Domain Compliance Officer¶
All the personas in an institution that are in charge of making sure that the utilization of data at an institution occurs within legal boundaries and under their supervision and with their liability/responsibility.
Network Compliance Officer¶
All the personas in an institution that are in charge of making sure that the access and utilization of data between their network’s domains and members (data scientists) fall within the bounds outlined in the network’s legal agreements.
User roles¶
Default roles¶
Data Scientist¶
This role is for users who will be performing computations on your datasets. They may be users you know directly or those who found your domain through search and discovery. By default this user can see a list of your datasets
and can request to get results. This user will also be required to sign a Data Access Agreement
if you have required one in the Domain Settings Configurations
.
Default permissions:
Can Make Data Requests
Compliance Officer¶
This role is for users who will help you manage requests made on your node. They should be users you trust. They are not able to change Domain Settings
or edit roles but they are by default able to accept or deny user requests
on behalf of the domain node
.
Default permissions:
Can Triage Data Requests
Can Manage Privacy Budgets
Can Manage Users
Admin¶
This role is for users who will help you manage your node. This should be users you trust. The main difference between this user
and a Compliance Officer
is that this user by default not only can manage requests but can also edit Domain Settings.

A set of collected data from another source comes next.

`src/rtl/cache_pkg.sv`:
```
// Shared types and default geometry for the direct-mapped line cache.
package cache_pkg;

  localparam int DEF_INDEX_W = 3;
  localparam int PROC_ADDR_W = 30;
  localparam int OFFSET_W    = 2;
  localparam int DEF_TAG_W   = PROC_ADDR_W - OFFSET_W - DEF_INDEX_W;
  localparam int WORD_W      = 32;
  localparam int LINE_W      = 128;

  typedef enum logic [1:0] {
    ST_IDLE  = 2'd0,
    ST_WB    = 2'd1,
    ST_ALLOC = 2'd2
  } state_e;

endpackage

```
`src/rtl/cache_line_array.sv`:
```
// Valid/dirty/tag/data storage for every cache line: one asynchronous read port,
// a word write that marks the line dirty and a full-line fill that marks it clean.
module cache_line_array
  import cache_pkg::*;
#(
  parameter int INDEX_W = DEF_INDEX_W,
  parameter int TAG_W   = DEF_TAG_W
) (
  input  logic                clk,
  input  logic                srst_i,
  input  logic [INDEX_W-1:0]  rd_idx_i,
  output logic                rd_valid_o,
  output logic                rd_dirty_o,
  output logic [TAG_W-1:0]    rd_tag_o,
  output logic [LINE_W-1:0]   rd_data_o,
  input  logic                word_we_i,
  input  logic [INDEX_W-1:0]  word_idx_i,
  input  logic [OFFSET_W-1:0] word_sel_i,
  input  logic [WORD_W-1:0]   word_data_i,
  input  logic                fill_we_i,
  input  logic [INDEX_W-1:0]  fill_idx_i,
  input  logic [TAG_W-1:0]    fill_tag_i,
  input  logic [LINE_W-1:0]   fill_data_i
);

  localparam int NUM_BLOCKS = 2 ** INDEX_W;

  logic [NUM_BLOCKS-1:0] valid_vec;
  logic [NUM_BLOCKS-1:0] dirty_vec;
  logic [TAG_W-1:0]      tag_q  [NUM_BLOCKS];
  logic [LINE_W-1:0]     data_q [NUM_BLOCKS];

  // Only the status bits are reset; tag/data contents are meaningless until a fill.
  for (genvar gi = 0; gi < NUM_BLOCKS; gi++) begin : g_line
    logic valid_q;
    logic dirty_q;

    always_ff @(posedge clk) begin
      if (srst_i) begin
        valid_q <= 1'b0;
        dirty_q <= 1'b0;
      end else if (fill_we_i && fill_idx_i == INDEX_W'(gi)) begin
        valid_q <= 1'b1;
        dirty_q <= 1'b0;
      end else if (word_we_i && word_idx_i == INDEX_W'(gi)) begin
        dirty_q <= 1'b1;
      end
    end

    assign valid_vec[gi] = valid_q;
    assign dirty_vec[gi] = dirty_q;
  end

  always_ff @(posedge clk) begin
    if (fill_we_i) begin
      tag_q[fill_idx_i]  <= fill_tag_i;
      data_q[fill_idx_i] <= fill_data_i;
    end else if (word_we_i) begin
      data_q[word_idx_i][{word_sel_i, 5'd0} +: WORD_W] <= word_data_i;
    end
  end

  assign rd_valid_o = valid_vec[rd_idx_i];
  assign rd_dirty_o = dirty_vec[rd_idx_i];
  assign rd_tag_o   = tag_q[rd_idx_i];
  assign rd_data_o  = data_q[rd_idx_i];

endmodule

```
`src/rtl/dcache_direct_mapped.sv`:
```
// Direct-mapped write-back/write-allocate cache: combinational hits, stalls the
// processor on a miss while the dirty victim is written back and the line fetched.
module dcache_direct_mapped
  import cache_pkg::*;
#(
  parameter int INDEX_W = DEF_INDEX_W,
  parameter int TAG_W   = DEF_TAG_W
) (
  input  logic                     clk,
  input  logic                     proc_reset,
  input  logic                     proc_read,
  input  logic                     proc_write,
  input  logic [PROC_ADDR_W-1:0]   proc_addr,
  input  logic [WORD_W-1:0]        proc_wdata,
  output logic [WORD_W-1:0]        proc_rdata,
  output logic                     proc_stall,
  output logic                     mem_read,
  output logic                     mem_write,
  output logic [TAG_W+INDEX_W-1:0] mem_addr,
  output logic [LINE_W-1:0]        mem_wdata,
  input  logic [LINE_W-1:0]        mem_rdata,
  input  logic                     mem_ready
);

  localparam int TAG_LSB = OFFSET_W + INDEX_W;

  logic [OFFSET_W-1:0] req_word;
  logic [INDEX_W-1:0]  req_idx;
  logic [TAG_W-1:0]    req_tag;
  logic                request;
  logic                hit;

  logic                line_valid;
  logic                line_dirty;
  logic [TAG_W-1:0]    line_tag;
  logic [LINE_W-1:0]   line_data;

  logic                word_we;
  logic                fill_we;

  state_e                   state_q;
  logic                     mem_read_q;
  logic                     mem_write_q;
  logic [TAG_W+INDEX_W-1:0] mem_addr_q;
  logic [LINE_W-1:0]        mem_wdata_q;

  assign req_word = proc_addr[OFFSET_W-1:0];
  assign req_idx  = proc_addr[TAG_LSB-1:OFFSET_W];
  assign req_tag  = proc_addr[PROC_ADDR_W-1:TAG_LSB];
  assign request  = proc_read | proc_write;
  assign hit      = line_valid && (line_tag == req_tag);

  // Reset outranks any write or fill that happens to coincide with it.
  assign word_we = !proc_reset && (state_q == ST_IDLE) && proc_write && hit;
  assign fill_we = !proc_reset && (state_q == ST_ALLOC) && mem_ready;

  cache_line_array #(
    .INDEX_W (INDEX_W),
    .TAG_W   (TAG_W)
  ) u_lines (
    .clk         (clk),
    .srst_i      (proc_reset),
    .rd_idx_i    (req_idx),
    .rd_valid_o  (line_valid),
    .rd_dirty_o  (line_dirty),
    .rd_tag_o    (line_tag),
    .rd_data_o   (line_data),
    .word_we_i   (word_we),
    .word_idx_i  (req_idx),
    .word_sel_i  (req_word),
    .word_data_i (proc_wdata),
    .fill_we_i   (fill_we),
    .fill_idx_i  (req_idx),
    .fill_tag_i  (req_tag),
    .fill_data_i (mem_rdata)
  );

  assign proc_stall = (state_q != ST_IDLE) || (request && !hit);
  assign proc_rdata = (proc_read && !proc_stall) ? line_data[{req_word, 5'd0} +: WORD_W] : '0;

  // The processor holds the request stable while stalled, so the fetch address can be
  // taken from proc_addr when entering ALLOC and still be registered, not combinational.
  always_ff @(posedge clk) begin
    if (proc_reset) begin
      state_q     <= ST_IDLE;
      mem_read_q  <= 1'b0;
      mem_write_q <= 1'b0;
      mem_addr_q  <= '0;
      mem_wdata_q <= '0;
    end else begin
      case (state_q)
        ST_IDLE: begin
          if (request && !hit) begin
            if (line_valid && line_dirty) begin
              state_q     <= ST_WB;
              mem_write_q <= 1'b1;
              mem_addr_q  <= {line_tag, req_idx};
              mem_wdata_q <= line_data;
            end else begin
              state_q    <= ST_ALLOC;
              mem_read_q <= 1'b1;
              mem_addr_q <= {req_tag, req_idx};
            end
          end
        end
        ST_WB: begin
          if (mem_ready) begin
            state_q     <= ST_ALLOC;
            mem_write_q <= 1'b0;
            mem_read_q  <= 1'b1;
            mem_addr_q  <= {req_tag, req_idx};
            mem_wdata_q <= '0;
          end
        end
        ST_ALLOC: begin
          if (mem_ready) begin
            state_q    <= ST_IDLE;
            mem_read_q <= 1'b0;
            mem_addr_q <= '0;
          end
        end
        default: begin
          state_q     <= ST_IDLE;
          mem_read_q  <= 1'b0;
          mem_write_q <= 1'b0;
        end
      endcase
    end
  end

  assign mem_read  = mem_read_q;
  assign mem_write = mem_write_q;
  assign mem_addr  = mem_addr_q;
  assign mem_wdata = mem_wdata_q;

endmodule

```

This is the highest level permission outside of an Owner.
Default permissions:
Every permission except for “Manage infrastructure”
Owner¶
There is only one Owner account assigned to any one domain node. The owner account is the highest level permission and is a requirement for deploying a domain node. If you should ever want to transfer ownership of your domain node to someone, please contact us at support@openmined.org.
Default permissions:
All
Cannot disable permissions by default
Domain membership roles¶
Guest¶
The lowest level of network membership
, a guest domain is listed within a network node’s registry and its datasets are searchable/discoverable by all users of the network, but the network has no legal relationship to the domain nor any authority to grant data scientists access to its data. As such, upon discovering a domain on the network, such a data scientist must apply directly to the domain for access by creating an account on such a domain and signing a legal agreement (a “data-sharing agreement”) directly with its corresponding data owner.
Member¶
The highest level of network membership
, a full domain member is greater than a guest member because, beyond its listing within a network node’s registry, the domain has entered into a legal relationship with the network owner such that the network owner can unilaterally give its full data scientists access to data hosted by the domain. Note that this does not mean that the network can control access to all potential users of the registered domain
, because the domain’s membership in the network is non-exclusive (domains can register in multiple networks and also accept direct data-scientist users on the side). A network node only has authority to give its own full data scientists access to any full domain within its registry.